Causality – Understanding the Positivity Assumption Required for Matching and ATT Estimand

causalitymatchingpropensity-scores

Does ATT estimand require a less stringent positivity assumption in matching?

For example, if a small treated group is matched to a large control group, most of the control subjects will be discarded after matching. Do we only require positivity assumption to hold in the remaining sample?

Best Answer

The positivty assumption required for identifying the ATT is indeed less strict than the positivity assumption required for the ATE. Stated in "overlap" terms, positivity for the ATT requires that the distribution of covariates for the treated group is contained within the distribution of covariates for the control group. That is, there is no place in the covariate distribution where there are only treated units but no control units.

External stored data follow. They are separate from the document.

<file path="src/hdl/mbpwm_consts.vh">
/*
   Constants of the match based pwm timer: register byte offsets on the
   APB window, control and selection field positions, reset values.
   Assumes it is included by bare name from the design files.
*/
`ifndef MBPWM_CONSTS_VH
`define MBPWM_CONSTS_VH

// register byte offsets (word aligned)
`define MBPWM_OFF_STATUS    8'h00
`define MBPWM_OFF_CTRL      8'h04
`define MBPWM_OFF_COUNT     8'h08
`define MBPWM_OFF_PRESCALE  8'h0c
`define MBPWM_OFF_PRECOUNT  8'h10
`define MBPWM_OFF_MATCHCTL  8'h14
`define MBPWM_OFF_MATCH0    8'h18
`define MBPWM_OFF_MATCH6    8'h30
`define MBPWM_OFF_PWMSEL    8'h34
`define MBPWM_OFF_RELEASE   8'h38
`define MBPWM_OFF_MASK      8'h3c

// control register fields
`define MBPWM_CTRL_EN       0
`define MBPWM_CTRL_CRST     1
`define MBPWM_CTRL_PWM      3

// match control: three bits per match register
`define MBPWM_MC_INT        0
`define MBPWM_MC_RST        1
`define MBPWM_MC_STOP       2
`define MBPWM_MC_W          3

// pwm select: double edge bits 2..6, output enables from bit 9
`define MBPWM_SEL_DBL       0
`define MBPWM_SEL_OE        8
`define MBPWM_SEL_MASK      15'h7e7c

// reset values
`define MBPWM_RST_CTRL      4'h0
`define MBPWM_RST_WORD      32'h00000000
`define MBPWM_RST_SEL       15'h0000
`define MBPWM_RST_FLAGS     7'h00
`define MBPWM_RST_MCTL      21'h000000

`endif

</file>
<file path="src/hdl/mbpwm_chan.v">
/*
   One modulated output of the match based pwm timer: single or double
   edge control. Assumes match events are one-cycle pulses on the same
   clock and that the cycle start event is the period match.
*/
`timescale 1ns/1ps
`default_nettype none

module mbpwm_chan
(
   input  wire clk_i,      // system clock
   input  wire rst_n_i,    // synchronous reset, active low
   input  wire pwm_en_i,   // modulation mode on
   input  wire out_en_i,   // this output enabled
   input  wire dbl_i,      // double edge mode
   input  wire start_ev_i, // cycle period match
   input  wire rise_ev_i,  // rising edge match in double mode
   input  wire fall_ev_i,  // falling edge match
   output reg  pwm_o       // modulated level
);

   wire set_ev;

   assign set_ev = dbl_i ? rise_ev_i : start_ev_i;

   always @(posedge clk_i)
   begin
      if (!rst_n_i)
         pwm_o <= 1'b0;
      else if (!(pwm_en_i && out_en_i))
         pwm_o <= 1'b0;
      // falling match wins a tie, so equal edges give a constant low
      else if (fall_ev_i)
         pwm_o <= 1'b0;
      else if (set_ev)
         pwm_o <= 1'b1;
   end
   // rise before fall gives a positive pulse, fall first a negative one

endmodule // mbpwm_chan

`default_nettype wire

</file>
<file path="src/hdl/mbpwm_top.v">
/*
   Match based pwm timer: prescaled 32-bit counter, seven match registers
   with shadow copies, six modulated outputs, APB register slave and a
   level interrupt. Assumes one clock, an APB master on the same clock and
   external circuits on the outputs.
*/
// The APB interface to the registers and the address map were decided locally.
// Contract
// - count on clock, compare seven matches
// - 32-bit counter behind 32-bit prescaler
// - period match clears the count
// - single edge outputs rise at cycle start
// - one match per single edge output
// - two matches per double edge output
// - rise first positive, fall first negative
// - six single, three double, or mix
// - match continues, stops or resets, optional interrupt
// - all outputs share one period
// - any whole count for period, width
// - new matches applied at cycle start
// - plain timer when modulation disabled
// - all match events into one interrupt
`timescale 1ns/1ps
`default_nettype none
`include "mbpwm_consts.vh"

module mbpwm_top
#(
   parameter NMATCH = 7, // match registers
   parameter NOUT   = 6  // modulated outputs
)
(
   input  wire        CLK_SYS_I,   // system clock, 125 MHz
   input  wire        RST_N_I,     // synchronous reset, active low
   input  wire        PSEL_I,      // apb select
   input  wire        PENABLE_I,   // apb access phase
   input  wire        PWRITE_I,    // apb write
   input  wire [7:0]  PADDR_I,     // apb byte address
   input  wire [31:0] PWDATA_I,    // apb write data
   output reg  [31:0] PRDATA_O,    // apb read data
   output reg         PREADY_O,    // apb ready
   output reg         PSLVERR_O,   // apb error, unmapped address
   output reg         IRQ_O,       // interrupt, level high
   output wire [5:0]  PWM_O        // modulated outputs 1..6
);

   // apb decode
   wire        setup;
   wire        wr_acc;
   wire        rd_acc;
   wire        hit;
   wire [5:0]  widx;
   reg  [31:0] rd_mux;

   // control and state
   reg         en_q;
   reg         crst_q;
   reg         pwm_en_q;
   reg  [31:0] tc_q;
   reg  [31:0] pr_q;
   reg  [31:0] pc_q;
   reg  [20:0] mctl_q;
   reg  [14:0] sel_q;
   reg  [6:0]  rel_q;
   reg  [6:0]  flag_q;
   reg  [6:0]  mask_q;
   reg  [6:0]  rel_d;
   reg  [6:0]  flag_d;
   reg  [6:0]  clr_flags;

   // match events
   wire        tick;
   wire [6:0]  ev;
   wire [6:0]  m_int;
   wire [6:0]  m_rst;
   wire [6:0]  m_stp;
   wire        cyc_start;
   wire        rst_m;
   wire        stop_m;
   wire [6:0]  apply;
   wire [223:0] sh_flat;

   assign setup  = PSEL_I & ~PENABLE_I;
   assign wr_acc = PSEL_I & PENABLE_I & PREADY_O & PWRITE_I & ~PSLVERR_O;
   assign rd_acc = PSEL_I & PENABLE_I & PREADY_O & ~PWRITE_I & ~PSLVERR_O;
   assign widx   = PADDR_I[7:2];
   assign hit    = (PADDR_I[1:0] == 2'b00) && (PADDR_I <= `MBPWM_OFF_MASK);

   // prescaler rolls over when it reaches the programmed limit; at or past
   // it, so a smaller limit written mid-count cannot stall the count
   assign tick = en_q & ~crst_q & (pc_q >= pr_q);

   genvar g;
   generate
      for (g = 0; g < NMATCH; g = g + 1)
      begin : gm
         reg [31:0] sh_q;
         reg [31:0] act_q;
         // byte offset of this match word, sliced on purpose below
         wire [31:0] moff;
         assign moff = g * 4;
         assign sh_flat[g*32 +: 32]  = sh_q;
         assign ev[g]    = tick & (tc_q == act_q);
         assign m_int[g] = mctl_q[g*`MBPWM_MC_W + `MBPWM_MC_INT];
         assign m_rst[g] = mctl_q[g*`MBPWM_MC_W + `MBPWM_MC_RST];
         assign m_stp[g] = mctl_q[g*`MBPWM_MC_W + `MBPWM_MC_STOP];

         always @(posedge CLK_SYS_I)
         begin
            if (!RST_N_I)
            begin
               sh_q  <= `MBPWM_RST_WORD;
               act_q <= `MBPWM_RST_WORD;
            end
            else
            begin
               if (wr_acc && (PADDR_I == `MBPWM_OFF_MATCH0 + moff[7:0]))
                  sh_q <= PWDATA_I;
               // timer mode takes values at once; pwm mode waits for release
               if (!pwm_en_q)
                  act_q <= sh_q;
               else if (apply[g])
                  act_q <= sh_q;
            end
         end
      end
   endgenerate

   // modulation forces the period match to reset the count
   assign cyc_start = ev[0];
   assign rst_m     = |(ev & m_rst) | (pwm_en_q & cyc_start);
   assign stop_m    = |(ev & m_stp);
   // released values go live only at the cycle boundary
   assign apply     = {7{pwm_en_q & cyc_start}} & rel_q;

   // counter and prescaler
   always @(posedge CLK_SYS_I)
   begin
      if (!RST_N_I)
      begin
         tc_q <= `MBPWM_RST_WORD;
         pc_q <= `MBPWM_RST_WORD;
      end
      // a count write restarts the prescale phase too
      else if (wr_acc && PADDR_I == `MBPWM_OFF_COUNT)
      begin
         tc_q <= PWDATA_I;
         pc_q <= `MBPWM_RST_WORD;
      end
      else if (crst_q)
      begin
         tc_q <= `MBPWM_RST_WORD;
         pc_q <= `MBPWM_RST_WORD;
      end
      else if (en_q)
      begin
         if (tick)
         begin
            pc_q <= `MBPWM_RST_WORD;
            // wraps at the full width when no period is set
            tc_q <= rst_m ? `MBPWM_RST_WORD : tc_q + 32'h00000001;
         end
         else
            pc_q <= pc_q + 32'h00000001;
      end
   end

   // control registers
   always @(posedge CLK_SYS_I)
   begin
      if (!RST_N_I)
      begin
         en_q     <= 1'b0;
         crst_q   <= 1'b0;
         pwm_en_q <= 1'b0;
         pr_q     <= `MBPWM_RST_WORD;
         mctl_q   <= `MBPWM_RST_MCTL;
         sel_q    <= `MBPWM_RST_SEL;
         mask_q   <= `MBPWM_RST_FLAGS;
      end
      else
      begin
         // a software enable in the stop cycle wins
         if (wr_acc && PADDR_I == `MBPWM_OFF_CTRL)
         begin
            en_q     <= PWDATA_I[`MBPWM_CTRL_EN];
            crst_q   <= PWDATA_I[`MBPWM_CTRL_CRST];
            pwm_en_q <= PWDATA_I[`MBPWM_CTRL_PWM];
         end
         else if (stop_m)
            en_q <= 1'b0;
         if (wr_acc && PADDR_I == `MBPWM_OFF_PRESCALE)
            pr_q <= PWDATA_I;
         if (wr_acc && PADDR_I == `MBPWM_OFF_MATCHCTL)
            mctl_q <= PWDATA_I[20:0];
         // output 1 has no double edge pair, so its bit stays zero
         if (wr_acc && PADDR_I == `MBPWM_OFF_PWMSEL)
            sel_q <= PWDATA_I[14:0] & `MBPWM_SEL_MASK;
         if (wr_acc && PADDR_I == `MBPWM_OFF_MASK)
            mask_q <= PWDATA_I[6:0];
      end
   end

   // release bits and sticky flags: a set wins over a clear in the same cycle
   always @*
   begin
      rel_d = rel_q & ~apply;
      if (wr_acc && PADDR_I == `MBPWM_OFF_RELEASE)
         rel_d = rel_d | PWDATA_I[6:0];
      clr_flags = 7'h00;
      if (wr_acc && PADDR_I == `MBPWM_OFF_STATUS)
         clr_flags = PWDATA_I[6:0];
      // only the bits software actually saw are cleared by a read
      else if (rd_acc && PADDR_I == `MBPWM_OFF_STATUS)
         clr_flags = PRDATA_O[6:0];
      flag_d = (flag_q & ~clr_flags) | (ev & m_int);
   end

   always @(posedge CLK_SYS_I)
   begin
      if (!RST_N_I)
      begin
         rel_q  <= `MBPWM_RST_FLAGS;
         flag_q <= `MBPWM_RST_FLAGS;
         IRQ_O  <= 1'b0;
      end
      else
      begin
         rel_q  <= rel_d;
         flag_q <= flag_d;
         // one line for all seven matches
         IRQ_O  <= |(flag_q & mask_q);
      end
   end

   // read mux, sampled in the setup phase
   always @*
   begin
      rd_mux = 32'h00000000;
      case (PADDR_I)
         `MBPWM_OFF_STATUS:   rd_mux = {25'h0000000, flag_q};
         `MBPWM_OFF_CTRL:     rd_mux = {28'h0000000, pwm_en_q, 1'b0, crst_q, en_q};
         `MBPWM_OFF_COUNT:    rd_mux = tc_q;
         `MBPWM_OFF_PRESCALE: rd_mux = pr_q;
         `MBPWM_OFF_PRECOUNT: rd_mux = pc_q;
         `MBPWM_OFF_MATCHCTL: rd_mux = {11'h000, mctl_q};
         `MBPWM_OFF_PWMSEL:   rd_mux = {17'h00000, sel_q};
         `MBPWM_OFF_RELEASE:  rd_mux = {25'h0000000, rel_q};
         `MBPWM_OFF_MASK:     rd_mux = {25'h0000000, mask_q};
         default:
         begin
            // match shadows take one word each from the first match upward
            if (hit && PADDR_I >= `MBPWM_OFF_MATCH0)
               rd_mux = sh_flat[(widx - 6'h06)*32 +: 32];
            else
               rd_mux = 32'h00000000;
         end
      endcase
   end

   // apb answer: ready and error come up in the access phase, no wait
   always @(posedge CLK_SYS_I)
   begin
      if (!RST_N_I)
      begin
         PRDATA_O  <= `MBPWM_RST_WORD;
         PREADY_O  <= 1'b0;
         PSLVERR_O <= 1'b0;
      end
      else
      begin
         PREADY_O  <= setup;
         PSLVERR_O <= setup & ~hit;
         if (setup)
            PRDATA_O <= hit ? rd_mux : 32'h00000000;
      end
   end

   // modulated outputs, one period for all of them
   generate
      for (g = 1; g <= NOUT; g = g + 1)
      begin : go
         mbpwm_chan u_chan
         (
            .clk_i      (CLK_SYS_I),
            .rst_n_i    (RST_N_I),
            .pwm_en_i   (pwm_en_q),
            .out_en_i   (sel_q[`MBPWM_SEL_OE + g]),
            .dbl_i      (sel_q[`MBPWM_SEL_DBL + g]),
            .start_ev_i (cyc_start),
            .rise_ev_i  (ev[g-1]),
            .fall_ev_i  (ev[g]),
            .pwm_o      (PWM_O[g-1])
         );
      end
   endgenerate

endmodule // mbpwm_top

`default_nettype wire

</file>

However, there can be areas of the covariate distribution in the controls that are not occupied by the treated. This is not true of the positivity requirement for the ATE. Intuitively, you can see that such control units would simply be dropped in a matching analysis or down-weighted in a weighting analysis; such units would have a propensity score of zero.

More formally, the positivity requirement for the ATT stated in the usual "probability of treatment" terms is $$ P(A=1|X=x) < 1 $$ for all $x$. That is, there are no areas of the covariate distribution where only the treatment is possible; in all areas of the covariate distribution, it is possible to receive control. This is general a much easier criterion to satisfy than the positivity requirement for the ATE.